Design Sketch: Initializer Values for Fields

Motivation

It is often useful to initialize a structure to some “un-set” value before starting to modify it. For many structures, a simple memset(buffer, sizeof *buffer, 0) suffices, but other structures require specific values at specific locations, which are tedious to write out in user code.

This design proposes two main elements:

  1. A way to specify initializer values for specific fields.
  2. A new feature in the generated C++ code to set the memory underlying a view to those initializer values, or to 0 if no initializer was specified.

Initializer Value Syntax

Attribute

The most straightforward option is to use the existing attribute syntax:

struct Foo:
  0 [+2]  UInt  bar
    [initialize_to: 7]

The exact name TBD, but it should be somewhat visually distinct from the existing $default keyword for attributes, which specifies that an attribute should be used for all descendants of the current node, unless overridden:

[$default byte_order = "LittleEndian"]

New Syntax

Other options might add new syntax.

Suffix = value

Suffix = value looks somewhat similar to the “initialize on construction” syntax in languages like C++:

struct Foo:
  0 [+2]  UInt  bar = 7

class Foo {
  int bar = 7;
};

However, it also looks somewhat confusingly similar to the field number specifiers in Proto:

message Foo {
  optional uint32 bar = 7;
}

Something Else?

It is difficult to come up with a syntax that is clear and concise, especially to a reader who is not particularly familiar with Emboss:

struct Foo:
  0 [+2]  UInt  bar := 7

struct Foo:
  0 [+2]  UInt  bar [7]

struct Foo:
  0 [+2]  UInt [initialize to 7]  bar

Feel free to propose other options.

Initialize() Method

Emboss views do not own their backing storage: creating a view does not allocate memory, it just provides a structured, well, view of existing bytes. This means that there is not a natural place to automatically initialize a struct, the way that there is for an object in a typical programming language.

Instead, I propose adding an Initialize() method (name TBD) to each view, which can be called to explicitly initialize the underlying memory.

For external (UInt, Bcd, etc.) and enum views, Initialize() should just set the initializer value specified in the .emb file, or 0 if none was specified.

For structure views (struct and bits), Initialize() should set the initializer values of each of their fields, recursively.

TBD whether Initialize() should also zero out any bytes that are not part of any concrete field.

Implementation Notes

This is a moderately complex change, touching both the front end and C++ back end of the compiler, as well as the C++ runtime.

Front End Changes

On the front end, adding a new attribute is definitely the most straightforward change: mostly just adding the new attribute to attributes.py, and updating a few things in dependency_checker.py, expression_bounds.py, and possibly constraints.py to inspect the new attribute.

C++ Back End Changes

On the back end, there are a couple of implementation strategies.

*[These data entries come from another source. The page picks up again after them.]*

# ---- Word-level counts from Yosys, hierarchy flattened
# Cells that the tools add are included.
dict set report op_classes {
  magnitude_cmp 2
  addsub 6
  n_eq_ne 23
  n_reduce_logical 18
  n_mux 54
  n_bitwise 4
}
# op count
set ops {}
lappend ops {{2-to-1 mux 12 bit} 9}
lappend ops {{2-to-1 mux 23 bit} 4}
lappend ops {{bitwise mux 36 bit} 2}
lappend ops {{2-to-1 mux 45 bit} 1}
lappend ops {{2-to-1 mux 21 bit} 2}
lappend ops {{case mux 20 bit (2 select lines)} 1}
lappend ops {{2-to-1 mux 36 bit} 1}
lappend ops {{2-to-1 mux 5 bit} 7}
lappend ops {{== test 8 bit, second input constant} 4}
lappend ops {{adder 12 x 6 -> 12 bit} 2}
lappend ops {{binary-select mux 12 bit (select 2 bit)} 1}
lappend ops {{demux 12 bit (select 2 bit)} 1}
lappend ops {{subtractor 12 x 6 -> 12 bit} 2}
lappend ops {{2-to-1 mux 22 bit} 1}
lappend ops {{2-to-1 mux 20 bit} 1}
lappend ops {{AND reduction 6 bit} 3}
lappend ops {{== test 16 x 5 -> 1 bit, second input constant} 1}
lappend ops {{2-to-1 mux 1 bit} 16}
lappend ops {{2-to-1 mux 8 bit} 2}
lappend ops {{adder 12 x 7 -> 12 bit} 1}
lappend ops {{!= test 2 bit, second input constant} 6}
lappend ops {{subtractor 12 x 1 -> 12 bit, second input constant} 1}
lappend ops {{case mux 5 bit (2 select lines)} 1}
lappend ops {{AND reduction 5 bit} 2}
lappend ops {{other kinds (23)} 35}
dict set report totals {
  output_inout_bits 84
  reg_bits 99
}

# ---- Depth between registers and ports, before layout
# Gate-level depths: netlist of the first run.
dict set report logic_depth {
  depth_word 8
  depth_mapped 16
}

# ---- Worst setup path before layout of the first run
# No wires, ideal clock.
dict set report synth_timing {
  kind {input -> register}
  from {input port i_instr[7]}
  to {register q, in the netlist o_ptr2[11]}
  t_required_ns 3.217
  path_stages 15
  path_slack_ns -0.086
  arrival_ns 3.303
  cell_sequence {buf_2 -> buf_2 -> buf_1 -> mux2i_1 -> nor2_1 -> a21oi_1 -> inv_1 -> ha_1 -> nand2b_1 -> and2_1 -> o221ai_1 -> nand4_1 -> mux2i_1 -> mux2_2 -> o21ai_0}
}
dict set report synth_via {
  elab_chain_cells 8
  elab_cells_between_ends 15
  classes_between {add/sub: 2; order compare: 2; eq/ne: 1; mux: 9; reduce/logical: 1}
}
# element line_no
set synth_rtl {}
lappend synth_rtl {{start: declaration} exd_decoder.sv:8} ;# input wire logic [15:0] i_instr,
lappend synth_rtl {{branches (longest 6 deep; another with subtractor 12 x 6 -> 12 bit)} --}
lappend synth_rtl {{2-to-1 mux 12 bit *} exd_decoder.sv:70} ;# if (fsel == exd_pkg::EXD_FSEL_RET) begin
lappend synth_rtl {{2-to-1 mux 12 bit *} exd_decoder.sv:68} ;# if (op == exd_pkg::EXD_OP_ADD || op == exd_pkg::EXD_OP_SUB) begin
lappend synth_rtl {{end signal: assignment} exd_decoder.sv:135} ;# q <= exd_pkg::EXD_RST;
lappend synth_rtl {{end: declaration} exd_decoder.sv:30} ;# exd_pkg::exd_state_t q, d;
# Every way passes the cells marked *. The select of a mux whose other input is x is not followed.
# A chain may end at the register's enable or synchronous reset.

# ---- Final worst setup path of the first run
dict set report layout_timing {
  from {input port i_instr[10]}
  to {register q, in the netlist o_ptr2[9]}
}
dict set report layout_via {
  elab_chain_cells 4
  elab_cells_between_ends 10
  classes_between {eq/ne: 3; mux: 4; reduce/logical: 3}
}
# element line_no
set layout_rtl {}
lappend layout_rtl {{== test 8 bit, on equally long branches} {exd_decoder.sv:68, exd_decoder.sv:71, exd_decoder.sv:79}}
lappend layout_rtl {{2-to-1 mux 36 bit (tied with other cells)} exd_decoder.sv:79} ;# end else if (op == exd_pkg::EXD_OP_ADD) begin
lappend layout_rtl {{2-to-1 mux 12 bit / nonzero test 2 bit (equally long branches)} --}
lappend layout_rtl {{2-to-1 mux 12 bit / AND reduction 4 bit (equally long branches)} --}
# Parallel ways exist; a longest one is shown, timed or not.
$ cat src/rtl/bpu_cfg.svh
// Constants of the branch and predication unit
`ifndef BPU_CFG_SVH
`define BPU_CFG_SVH
`define BPU_COND_ALWAYS   4'he
`define BPU_REL_SHORT_MAX 32'sh000fffff
`define BPU_REL_SHORT_MIN -32'sh00100000
`define BPU_REL_LONG_MAX  32'sh00ffffff
`define BPU_REL_LONG_MIN  -32'sh01000000
`define BPU_CZ_MIN        32'h00000004
`define BPU_CZ_MAX        32'h00000082
`define BPU_CZ_REG_MAX    4'h7
`define BPU_REG_STACK     4'hd
`define BPU_REG_LINK      4'he
`define BPU_REG_PC        4'hf
`define BPU_SLOTS         3'h4
`endif

$ cat src/rtl/bpu_pkg.sv
// Types of the branch and predication unit
package bpu_pkg;
	typedef enum logic [3:0] {
		BPU_OP_NONE   = 4'h0,
		BPU_OP_JREL   = 4'h1,
		BPU_OP_JCREL  = 4'h2,
		BPU_OP_CALLR  = 4'h3,
		BPU_OP_JIND   = 4'h4,
		BPU_OP_CALLI  = 4'h5,
		BPU_OP_CZ     = 4'h6,
		BPU_OP_CNZ    = 4'h7,
		BPU_OP_TBYTE  = 4'h8,
		BPU_OP_THALF  = 4'h9,
		BPU_OP_PRED   = 4'ha,
		BPU_OP_HALT   = 4'hb,
		BPU_OP_OTHER  = 4'hc
	} bpu_op_t;
	typedef struct packed {
		bpu_op_t     op;
		logic [3:0]  cond;
		logic [3:0]  mask;
		logic [3:0]  rn;
		logic [31:0] rn_val;
		logic [31:0] rm_val;
		logic [31:0] imm;
		logic [31:0] pc;
		logic [1:0]  len;
	} bpu_instr_t;
	typedef struct packed {
		logic [3:0] base;
		logic [3:0] mask;
		logic [2:0] left;
	} bpu_pred_t;
	typedef enum logic [2:0] {
		BPU_ST_IDLE  = 3'b001,
		BPU_ST_TABLE = 3'b010,
		BPU_ST_DONE  = 3'b100
	} bpu_state_t;
endpackage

The easiest strategy is to generate an Initialize() method on each structure type that recursively calls Initialize() on each field within the structure (in dependency-safe order, similar to WriteToTextStream()).

An alternate strategy would be to generate an “empty image” for each structure, and have Initialize() memcpy() the image into its backing storage. This seems like it would be faster at runtime, but may bloat binary size quite a bit -- a 4kb struct would need 4kb of const data in your binary to support Initialize(), whereas iteratively calling Initialize() on each element of an array does not require any extra code space for each element of the array. For this reason, there would likely still need to be a fallback to recursively calling Initialize().

Either way, fields with an explicit initializer value need to be wrapped in a view adapter when accessed, similar to how [requires] is handled now.

Enum views can be generated with a simple Initialize() method that just sets their backing storage to 0.

C++ Runtime Changes

Each of the views for Prelude types (UInt, Int, Flag, etc.) in runtime/cpp/emboss_prelude.h will need to have the new Initialize() method.